Внести коррективы в эту благостность могли бы, очевидно, судебные документы, фиксировавшие конфликтные ситуации, но их довольно мало.
Вместе с тем различные нарративные памятники, а также иконография позволяют представить определенное развитие, некоторые изменения даже в самой идеализированной, «незамутненной)» картине материнства и материнского воспитания. Они возникли в XVII в. и отразили те трансформации в частной жизни, во взаимоотношениях матерей и детей, во взглядах московитов на материнство, которые привели к появлению новых явлений в семейной педагогике – возрастанию роли матери в социализации детей.
Особая радостность красок, их «веселие» в иконографии Рождества Пресвятой Богородицы определялась появившимся в православии к ХVII в. особым отношением к деторождению, прославлением его «светоносности», «непечалия», величия [53]. В живописных сюжетах на эту тему XVI–XVII вв. родительская любовь стала выступать как соучастие (избражение присутствующего в комнате роженицы отца девочки, распахнутых дверей, проемов, окон – по поверью, это облегчало роды), как объединяющее семейное начало (подробно вырисовывалось «ласкательство» Иоакима и Анны с малюткой Марией, купание ее ими в резной купели) [54]. Апофеозом же идеи воздаяния светоносной материнской любви, окрашенной православной благоговейной печалью, стал иконописный сюжет «Успения Богородицы», в котором персонифицировалась тема спасения материнской души, изображаемой в виде спеленутого младенца, которого Спаситель держал на руках [55].

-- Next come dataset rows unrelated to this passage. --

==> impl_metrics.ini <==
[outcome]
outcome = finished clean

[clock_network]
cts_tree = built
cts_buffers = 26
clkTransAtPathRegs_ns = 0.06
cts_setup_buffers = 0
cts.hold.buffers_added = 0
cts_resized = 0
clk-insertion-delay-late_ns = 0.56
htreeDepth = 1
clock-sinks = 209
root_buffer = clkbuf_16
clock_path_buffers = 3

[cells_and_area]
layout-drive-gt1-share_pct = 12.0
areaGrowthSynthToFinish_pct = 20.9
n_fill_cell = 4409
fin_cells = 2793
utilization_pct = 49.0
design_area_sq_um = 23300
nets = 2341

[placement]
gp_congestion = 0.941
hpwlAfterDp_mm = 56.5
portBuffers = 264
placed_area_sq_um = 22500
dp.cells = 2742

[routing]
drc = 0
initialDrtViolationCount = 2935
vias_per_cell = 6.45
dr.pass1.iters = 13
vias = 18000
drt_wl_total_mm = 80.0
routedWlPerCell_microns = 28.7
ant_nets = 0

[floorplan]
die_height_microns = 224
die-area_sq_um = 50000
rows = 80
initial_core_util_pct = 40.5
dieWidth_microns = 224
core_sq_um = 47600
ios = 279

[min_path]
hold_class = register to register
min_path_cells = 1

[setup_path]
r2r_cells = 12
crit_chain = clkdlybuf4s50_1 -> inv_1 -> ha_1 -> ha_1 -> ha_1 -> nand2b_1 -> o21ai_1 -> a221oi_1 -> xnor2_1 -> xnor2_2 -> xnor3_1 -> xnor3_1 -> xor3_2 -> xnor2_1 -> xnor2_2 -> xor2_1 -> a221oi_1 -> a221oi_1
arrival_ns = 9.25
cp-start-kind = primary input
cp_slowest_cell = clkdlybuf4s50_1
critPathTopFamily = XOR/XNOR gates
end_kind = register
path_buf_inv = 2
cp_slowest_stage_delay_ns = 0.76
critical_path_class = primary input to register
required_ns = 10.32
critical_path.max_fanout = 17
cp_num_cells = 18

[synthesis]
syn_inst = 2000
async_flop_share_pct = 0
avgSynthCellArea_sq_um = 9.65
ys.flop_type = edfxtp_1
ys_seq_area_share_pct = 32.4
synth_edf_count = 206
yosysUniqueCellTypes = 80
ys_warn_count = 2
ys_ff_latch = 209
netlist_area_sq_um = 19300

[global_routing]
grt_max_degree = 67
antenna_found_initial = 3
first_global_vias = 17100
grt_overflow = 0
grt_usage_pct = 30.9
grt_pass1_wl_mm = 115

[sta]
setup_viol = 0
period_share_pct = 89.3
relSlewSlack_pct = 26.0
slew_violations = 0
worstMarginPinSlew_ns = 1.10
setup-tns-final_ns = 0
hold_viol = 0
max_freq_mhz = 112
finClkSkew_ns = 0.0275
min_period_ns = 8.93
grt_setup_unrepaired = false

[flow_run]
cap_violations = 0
Source: an optimization exercise on an open RTL-to-GDS flow (aim: small area). Production flows keep margins and buffers that such runs may drop. Function was not checked in any run shown here: the RTL went through the layout flow alone. Power figures rest on the tool's default switching activity, not on a simulated workload.

==> design/flow/design.v <==
module yay0_dec (
    input  wire        clk,
    input  wire        rst,         
    input  wire        start,       
    input  wire [31:0] base,        
    input  wire [31:0] in_len,      
    input  wire [31:0] out_cap,     
    output wire        busy,
    output wire        done,        
    output wire [3:0]  err,         
    output wire [31:0] size,        
    output reg         in_re,
    output wire [31:0] in_addr,
    input  wire [7:0]  in_rdata,
    output reg         out_we,
    output wire [31:0] out_waddr,
    output wire [7:0]  out_wdata,
    output reg         out_re,
    output wire [31:0] out_raddr,
    input  wire [7:0]  out_rdata
);
    localparam [3:0] E_NONE   = 4'd0,
                     E_MAGIC  = 4'd1,
                     E_BOUNDS = 4'd4,
                     E_TRUNC  = 4'd5,
                     E_BADREF = 4'd8;
    localparam [4:0] S_CHK4  = 5'd0,    
                     S_HR    = 5'd1,    
                     S_HA    = 5'd2,    
                     S_CAP   = 5'd3,    
                     S_PADD  = 5'd4,    
                     S_KADD  = 5'd5,    
                     S_CADD  = 5'd6,    
                     S_CLR   = 5'd7,    
                     S_WCHK  = 5'd8,    
                     S_CF    = 5'd9,    
                     S_CR    = 5'd10,   
                     S_KCHK  = 5'd11,   
                     S_LRD   = 5'd12,   
                     S_LWR   = 5'd13,   
                     S_PCHK  = 5'd14,   
                     S_PHI   = 5'd15,   
                     S_PLO   = 5'd16,   
                     S_XCHK  = 5'd17,   
                     S_XRD   = 5'd18,   
                     S_SRC   = 5'd19,   
                     S_C0    = 5'd20,   
                     S_CW    = 5'd21,   
                     S_D0    = 5'b11000,
                     S_D1    = 5'b11001,
                     S_D4    = 5'b11010,
                     S_D5    = 5'b11011,
                     S_D8    = 5'b11100,
                     S_IDLE  = 5'b11111;
    reg [4:0]  state;
    reg [1:0]  ph;
    wire       ph0  = (ph == 2'd0);
    wire       ph1  = (ph == 2'd1);
    wire       last = (ph == 2'd3);
    reg [31:0] L;       
    reg [31:0] CP;      
    reg [31:0] PP;      
    reg [31:0] KP;      
    reg [31:0] OP;      
    reg [31:0] SZ;      
    reg [31:0] AD;      
    reg        ppov, kpov;    
    reg [7:0]  DATA;          
    reg [3:0]  DH;            
    reg [8:0]  CNT;           
    reg        dz;            
    reg [8:0]  CB;            
    reg [1:0]  WB;            
    reg        c, bw, ac, zacc;
    wire       idle = state[4] & state[3];
    assign busy      = ~idle;
    assign done      = idle & ~(state[2] & state[1] & state[0]);
    assign err       = {state[2], state[1], 1'b0, state[0]};
    assign size      = SZ;
    assign in_addr   = AD;
    assign out_raddr = AD;
    assign out_waddr = OP;
    assign out_wdata = DATA;
    wire [3:0] h = CNT[3:0];
    function automatic is(input [4:0] st);
        is = (state == st);
    endfunction
    wire aCP   = is(S_CHK4) | is(S_HA) | is(S_WCHK) | is(S_CADD) | is(S_CF);
    wire aPP   = is(S_PADD) | is(S_PCHK);
    wire aKP   = is(S_KADD) | is(S_KCHK) | is(S_XCHK);
    wire aOP   = is(S_CAP) | is(S_SRC) | is(S_LWR) | is(S_CW);
    wire bCP   = is(S_PADD) | is(S_KADD);
    wire bnD   = is(S_SRC);
    wire bnSZ  = is(S_CAP);
    wire k16   = is(S_HA) | is(S_CADD);
    wire k4    = is(S_CHK4) | is(S_WCHK);
    wire k2    = is(S_PCHK);
    wire cin0  = is(S_CAP) | is(S_CF) | is(S_KCHK) | is(S_XCHK) | is(S_LWR) | is(S_CW);
    wire wCP   = is(S_CADD) | is(S_CF);
    wire wPP   = is(S_PADD) | is(S_PCHK);
    wire wKP   = is(S_KADD) | is(S_KCHK) | is(S_XCHK);
    wire wOP   = is(S_CLR) | is(S_LWR) | is(S_CW);
    wire adA   = is(S_CHK4) | is(S_CF) | is(S_KCHK) | is(S_XCHK) | is(S_PCHK);
    wire adS   = is(S_SRC);
    wire adInc = is(S_HA) | is(S_PHI) | is(S_C0) | is(S_CW);
    wire [7:0] bK  = {3'd0, k16, 1'b0, k4, k2, 1'b0};
    wire [7:0] nDd = ph0 ? ~DATA : (ph1 ? {4'hF, ~DH} : 8'hFF);
    wire [7:0] da  = ({8{aCP}} & CP[7:0]) | ({8{aPP}} & PP[7:0]) |
                     ({8{aKP}} & KP[7:0]) | ({8{aOP}} & OP[7:0]);
    wire [7:0] db  = (ph0 ? bK : 8'd0) | ({8{bCP}} & CP[7:0]) |
                     ({8{bnD}} & nDd) | ({8{bnSZ}} & ~SZ[7:0]);
    wire       ci  = ph0 ? cin0 : c;
    wire [8:0] sum = {1'b0, da} + {1'b0, db} + {8'd0, ci};
    wire [7:0] s   = sum[7:0];
    wire       cout = sum[8];
    wire       bwi  = ph0 ? 1'b0 : bw;
    wire [8:0] ldif = {1'b0, L[7:0]} - {1'b0, s} - {8'd0, bwi};
    wire       bout = ldif[8];
    wire       trunc = cout | bout | (aPP & ppov) | (aKP & kpov);
    wire [8:0] ainc = {1'b0, AD[7:0]} + {8'd0, ph0 ? 1'b1 : ac};
    wire       ins   = (state == S_HA) && (ph == ~h[1:0]);
    wire       insSZ = ins && (h[3:2] == 2'd1);
    wire       insPP = ins && (h[3:2] == 2'd2);
    wire       insKP = ins && (h[3:2] == 2'd3);
    wire [7:0] op_in = wOP ? s : OP[7:0];
    wire       zd    = (op_in == SZ[7:0]);
    wire       zend  = zacc & zd;           
    reg  [7:0] mexp;
    always @(*) begin
        case (h[1:0])
            2'd0: mexp = 8'h59;
            2'd1: mexp = 8'h61;
            2'd2: mexp = 8'h79;
            default: mexp = 8'h30;
        endcase
    end
    wire       cb_empty = (CB[7:0] == 8'd0);
    wire       cnt_end  = (CNT == 9'h1EE);
    always @(*) begin
        in_re  = 1'b0;
        out_re = 1'b0;
        out_we = 1'b0;
        if (ph0) begin
            case (state)
                S_HR, S_CR, S_LRD, S_PHI, S_PLO, S_XRD: in_re = 1'b1;
                S_C0: out_re = 1'b1;
                S_LWR: out_we = 1'b1;
                S_CW: begin out_re = 1'b1; out_we = 1'b1; end
                default: ;
            endcase
        end
    end
    wire go = start && idle;
    wire next = last && (state == S_CLR || state == S_CR || state == S_LWR ||
                         (state == S_CW && cnt_end));
    always @(posedge clk) begin
        c    <= cout;
        bw   <= bout;
        ac   <= ainc[8];
        zacc <= ph0 ? zd : (zacc & zd);
        L  <= go ? in_len  : {L[7:0], L[31:8]};
        CP <= go ? base    : {(wCP ? s : CP[7:0]), CP[31:8]};
        OP <= go ? out_cap : {op_in, OP[31:8]};
        PP <= {(insPP ? DATA : (wPP ? s : PP[7:0])), PP[31:8]};
        KP <= {(insKP ? DATA : (wKP ? s : KP[7:0])), KP[31:8]};
        SZ <= {(insSZ ? DATA : SZ[7:0]), SZ[31:8]};
        AD <= {(adInc ? ainc[7:0] : adS ? s : adA ? da : AD[7:0]), AD[31:8]};
        if (ph1) begin
            case (state)
                S_HR, S_LRD, S_PLO: DATA <= in_rdata;
                S_C0: DATA <= out_rdata;
                S_CW: if (!dz) DATA <= out_rdata;
                default: ;
            endcase
        end
        if (ph1 && state == S_PHI) begin
            DH  <= in_rdata[3:0];
            CNT <= {5'b11111, in_rdata[7:4]};
        end
        if (ph1 && state == S_XRD)
            CNT <= {1'b0, in_rdata};
        if (ph0 && state == S_CW)
            CNT <= CNT - 9'd1;
        if (ph0 && state == S_SRC)
            dz <= (DATA == 8'd0) && (DH == 4'd0);
        if (ph0 && state == S_HA && h[3:2] == 2'd0 && DATA != mexp)
            dz <= 1'b1;
        if (last && state == S_PADD)  ppov <= cout;
        if (last && state == S_KADD)  kpov <= cout;
        if (go) begin
            dz  <= 1'b0;
            CB  <= 9'd0;
            WB  <= 2'd0;
            CNT <= 9'd0;
        end
        if (ph1 && state == S_CR)
            CB <= {in_rdata, 1'b1};
        if (last && state == S_CF)
            WB <= WB + 2'd1;
        if (last && state == S_HA)
            CNT <= CNT + 9'd1;
        if (next && !cb_empty && !zend)
            CB <= {CB[7:0], 1'b0};
    end
    always @(posedge clk) begin
        if (rst) begin
            state <= S_IDLE;
            ph    <= 2'd0;
        end else if (go) begin
            state <= S_CHK4;
            ph    <= 2'd0;
        end else begin
            ph <= ph + 2'd1;
            if (idle)
                state <= S_IDLE;
            else if (last) begin
                case (state)
                    S_CHK4:  state <= trunc ? S_D5 : S_HR;
                    S_HR:    state <= S_HA;
                    S_HA: begin
                        if (h == 4'd3)
                            state <= dz ? S_D1 : trunc ? S_D5 : S_HR;
                        else if (h == 4'd15)
                            state <= S_CAP;
                        else
                            state <= S_HR;
                    end
                    S_CAP:   state <= cout ? S_PADD : S_D4;
                    S_PADD:  state <= S_KADD;
                    S_KADD:  state <= S_CADD;
                    S_CADD:  state <= S_CLR;
                    S_WCHK:  state <= trunc ? S_D5 : S_CF;
                    S_CF:    state <= S_CR;
                    S_KCHK:  state <= trunc ? S_D5 : S_LRD;
                    S_LRD:   state <= S_LWR;
                    S_PCHK:  state <= trunc ? S_D5 : S_PHI;
                    S_PHI:   state <= S_PLO;
                    S_PLO:   state <= (CNT[3:0] == 4'd0) ? S_XCHK : S_SRC;
                    S_XCHK:  state <= trunc ? S_D5 : S_XRD;
                    S_XRD:   state <= S_SRC;
                    S_SRC:   state <= cout ? S_C0 : S_D8;
                    S_C0:    state <= zend ? S_D4 : S_CW;
                    S_CLR, S_CR, S_LWR, S_CW: begin
                        if (state == S_CW && !cnt_end) begin
                            if (zend) state <= S_D4;
                        end else if (zend)
                            state <= S_D0;
                        else if (cb_empty)
                            state <= (WB == 2'd0) ? S_WCHK : S_CF;
                        else
                            state <= CB[8] ? S_KCHK : S_PCHK;
                    end
                    default: state <= S_IDLE;
                endcase
            end
        end
    end
endmodule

По-иному в XVII столетии стали смотреть и на беременность. Хотя и «срамляясь» своих желаний, беременная женщина (хотя бы в кругу своих близких) стала стремиться обратить внимание окружающих на «особость» своего состояния, требующего, в частности, определенного ритма питания: «Егда не родих детей, не хотяше ми ясти, а егда начах дети родити – обессилех и не могу наястися» [56]. Будто в подтверждение народного присловья «Горьки родины, да забывчивы» [57], в найденном нами письме к детям одна из матерей XVII в. вспоминала; «Носила вас, светов своих, в утробе и радовалась, а как родила вас – [и вовсе] забыла болезнь свою материю…» [58] Во многих семьях женщины по-прежнему рожали практически каждый год (даже в XIX в. считались обычными 9 – 10, реже 6–8 рождений на каждую женщину). Повседневность московитских семей XVII в. точно отразила поговорка: «Бабенка не без ребенка, не по-холостому живем, Бог велел» [59].
Частые смерти детей накладывали свой отпечаток на отношение к ним матерей: у одних боль от их утрат притуплялась [60] («На рать сена не накосишься, на смерть робят не нарожаешься») [61], у других – вызывала каждый раз тяжелые душевные потрясения [62]. Во многих письмах русских боярынь и княгинь конца XVII в. сообщения о смертях детей окрашены сожалением и болью, в них проскальзывает горечь потери и ласковое отношение к умершим («пожалуй, друг мой, не печался, у нас у самих Михаилушка не стало»; [63] «в печялех своих обретаюся: дочери твоей Дари Федотьевны [в животе] не стало…»; [64] «ведомо тебе буди, у Анны сестры Ивановны, Марфушеньки не стало в сырное заговейна…») [65].